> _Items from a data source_
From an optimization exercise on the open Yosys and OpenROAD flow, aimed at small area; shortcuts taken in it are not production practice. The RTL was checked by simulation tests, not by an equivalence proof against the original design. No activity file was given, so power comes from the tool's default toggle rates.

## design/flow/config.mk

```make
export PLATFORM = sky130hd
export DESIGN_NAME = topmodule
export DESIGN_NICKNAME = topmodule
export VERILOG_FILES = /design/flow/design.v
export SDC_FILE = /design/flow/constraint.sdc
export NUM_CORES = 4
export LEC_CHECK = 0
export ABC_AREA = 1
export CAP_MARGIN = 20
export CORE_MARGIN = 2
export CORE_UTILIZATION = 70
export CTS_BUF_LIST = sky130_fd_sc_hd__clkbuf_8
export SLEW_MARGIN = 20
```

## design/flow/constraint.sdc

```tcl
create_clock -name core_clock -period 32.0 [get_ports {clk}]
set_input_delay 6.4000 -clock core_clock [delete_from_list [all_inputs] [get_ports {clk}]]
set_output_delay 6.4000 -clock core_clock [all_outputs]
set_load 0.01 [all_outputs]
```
==
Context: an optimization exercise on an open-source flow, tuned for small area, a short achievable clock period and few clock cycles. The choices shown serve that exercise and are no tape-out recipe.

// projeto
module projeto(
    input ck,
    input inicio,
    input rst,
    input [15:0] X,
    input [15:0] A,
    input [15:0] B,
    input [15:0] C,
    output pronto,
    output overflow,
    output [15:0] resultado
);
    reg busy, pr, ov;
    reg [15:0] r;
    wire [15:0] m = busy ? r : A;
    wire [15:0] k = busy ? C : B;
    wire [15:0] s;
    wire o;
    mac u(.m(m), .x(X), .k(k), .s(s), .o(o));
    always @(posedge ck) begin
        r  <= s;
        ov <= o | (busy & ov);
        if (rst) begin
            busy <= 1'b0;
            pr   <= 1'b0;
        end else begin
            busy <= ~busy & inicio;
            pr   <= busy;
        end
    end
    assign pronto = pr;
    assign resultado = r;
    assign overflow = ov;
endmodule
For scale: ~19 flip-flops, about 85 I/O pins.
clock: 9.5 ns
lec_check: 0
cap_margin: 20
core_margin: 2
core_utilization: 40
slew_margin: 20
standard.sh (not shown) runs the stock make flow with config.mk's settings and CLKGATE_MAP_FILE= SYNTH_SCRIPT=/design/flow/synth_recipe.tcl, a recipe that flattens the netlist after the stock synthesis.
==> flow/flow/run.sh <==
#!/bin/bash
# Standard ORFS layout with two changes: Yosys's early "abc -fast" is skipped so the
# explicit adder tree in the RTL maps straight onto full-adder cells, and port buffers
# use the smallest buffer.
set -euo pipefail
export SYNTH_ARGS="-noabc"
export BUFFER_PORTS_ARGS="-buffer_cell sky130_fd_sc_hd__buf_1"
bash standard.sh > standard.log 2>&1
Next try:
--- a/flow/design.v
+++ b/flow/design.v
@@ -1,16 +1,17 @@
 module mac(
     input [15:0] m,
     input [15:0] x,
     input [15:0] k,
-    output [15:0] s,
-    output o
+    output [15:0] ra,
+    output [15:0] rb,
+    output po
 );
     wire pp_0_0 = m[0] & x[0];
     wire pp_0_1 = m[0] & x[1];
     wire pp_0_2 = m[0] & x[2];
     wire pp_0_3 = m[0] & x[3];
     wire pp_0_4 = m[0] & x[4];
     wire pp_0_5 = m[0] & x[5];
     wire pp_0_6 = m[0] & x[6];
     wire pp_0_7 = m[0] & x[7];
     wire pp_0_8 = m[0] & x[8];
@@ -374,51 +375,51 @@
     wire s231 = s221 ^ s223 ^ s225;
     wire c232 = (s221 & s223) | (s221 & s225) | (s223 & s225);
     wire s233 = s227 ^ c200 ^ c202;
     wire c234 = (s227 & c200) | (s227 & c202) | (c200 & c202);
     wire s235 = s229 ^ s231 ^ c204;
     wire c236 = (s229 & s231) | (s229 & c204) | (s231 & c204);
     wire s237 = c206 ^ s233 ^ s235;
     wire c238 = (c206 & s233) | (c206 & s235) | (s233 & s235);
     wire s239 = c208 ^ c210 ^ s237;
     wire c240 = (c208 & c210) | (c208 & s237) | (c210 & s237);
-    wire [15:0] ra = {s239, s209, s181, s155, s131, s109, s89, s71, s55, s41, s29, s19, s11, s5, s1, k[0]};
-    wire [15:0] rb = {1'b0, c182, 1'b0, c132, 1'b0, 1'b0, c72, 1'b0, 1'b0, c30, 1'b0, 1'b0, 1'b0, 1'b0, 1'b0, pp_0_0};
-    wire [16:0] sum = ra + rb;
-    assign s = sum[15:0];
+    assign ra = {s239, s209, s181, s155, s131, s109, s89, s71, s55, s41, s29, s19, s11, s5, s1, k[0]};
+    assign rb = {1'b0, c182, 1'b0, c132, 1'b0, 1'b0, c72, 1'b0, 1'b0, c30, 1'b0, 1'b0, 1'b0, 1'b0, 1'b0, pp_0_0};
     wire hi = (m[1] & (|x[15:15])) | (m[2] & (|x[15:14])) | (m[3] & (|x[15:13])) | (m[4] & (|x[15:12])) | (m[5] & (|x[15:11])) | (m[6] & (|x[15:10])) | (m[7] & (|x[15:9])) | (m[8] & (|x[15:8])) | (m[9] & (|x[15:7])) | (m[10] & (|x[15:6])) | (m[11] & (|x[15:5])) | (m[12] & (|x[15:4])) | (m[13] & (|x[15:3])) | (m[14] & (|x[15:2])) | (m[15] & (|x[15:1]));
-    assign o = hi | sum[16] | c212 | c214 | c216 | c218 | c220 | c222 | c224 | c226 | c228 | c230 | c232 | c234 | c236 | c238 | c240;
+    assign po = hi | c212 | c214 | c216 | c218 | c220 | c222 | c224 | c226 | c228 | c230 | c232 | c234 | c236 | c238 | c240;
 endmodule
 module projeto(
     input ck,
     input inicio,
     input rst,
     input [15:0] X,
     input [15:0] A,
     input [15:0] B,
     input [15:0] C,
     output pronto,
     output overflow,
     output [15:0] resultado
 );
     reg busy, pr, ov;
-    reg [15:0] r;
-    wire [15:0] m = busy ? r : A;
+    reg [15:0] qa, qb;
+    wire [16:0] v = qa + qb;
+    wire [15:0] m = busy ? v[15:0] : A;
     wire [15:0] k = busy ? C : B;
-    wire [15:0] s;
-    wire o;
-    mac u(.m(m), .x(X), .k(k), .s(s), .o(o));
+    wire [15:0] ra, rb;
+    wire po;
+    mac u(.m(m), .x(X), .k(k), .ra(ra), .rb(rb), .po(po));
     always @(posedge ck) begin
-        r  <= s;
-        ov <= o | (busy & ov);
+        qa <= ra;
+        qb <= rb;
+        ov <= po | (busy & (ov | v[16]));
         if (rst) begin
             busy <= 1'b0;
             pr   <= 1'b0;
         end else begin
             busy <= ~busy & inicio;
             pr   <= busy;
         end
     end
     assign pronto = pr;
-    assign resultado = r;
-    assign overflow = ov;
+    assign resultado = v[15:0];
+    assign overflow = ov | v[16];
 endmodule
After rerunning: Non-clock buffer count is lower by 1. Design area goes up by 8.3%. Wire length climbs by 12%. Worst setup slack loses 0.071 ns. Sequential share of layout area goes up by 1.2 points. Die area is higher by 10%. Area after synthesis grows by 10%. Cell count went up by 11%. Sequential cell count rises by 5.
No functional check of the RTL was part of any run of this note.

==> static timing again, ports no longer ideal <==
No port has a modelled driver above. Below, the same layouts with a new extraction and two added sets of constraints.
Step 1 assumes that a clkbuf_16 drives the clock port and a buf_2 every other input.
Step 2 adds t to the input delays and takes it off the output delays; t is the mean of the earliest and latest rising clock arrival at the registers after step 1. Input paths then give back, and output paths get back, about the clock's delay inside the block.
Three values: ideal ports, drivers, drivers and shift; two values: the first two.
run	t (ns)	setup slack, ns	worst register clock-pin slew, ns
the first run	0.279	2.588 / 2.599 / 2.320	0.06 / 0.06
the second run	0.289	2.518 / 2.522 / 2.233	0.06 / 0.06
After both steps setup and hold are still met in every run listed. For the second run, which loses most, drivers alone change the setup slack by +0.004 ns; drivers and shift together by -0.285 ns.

> _Task_
Using the records above, set down exactly the lines from the one with "wire pp_0_7 = m[0] & x[7];" through the one with "wire s237 = c206 ^ s233 ^ s235;", inclusive, and nothing more.

> _Finished exercise_
     wire pp_0_7 = m[0] & x[7];
     wire pp_0_8 = m[0] & x[8];
@@ -374,51 +375,51 @@
     wire s231 = s221 ^ s223 ^ s225;
     wire c232 = (s221 & s223) | (s221 & s225) | (s223 & s225);
     wire s233 = s227 ^ c200 ^ c202;
     wire c234 = (s227 & c200) | (s227 & c202) | (c200 & c202);
     wire s235 = s229 ^ s231 ^ c204;
     wire c236 = (s229 & s231) | (s229 & c204) | (s231 & c204);
     wire s237 = c206 ^ s233 ^ s235;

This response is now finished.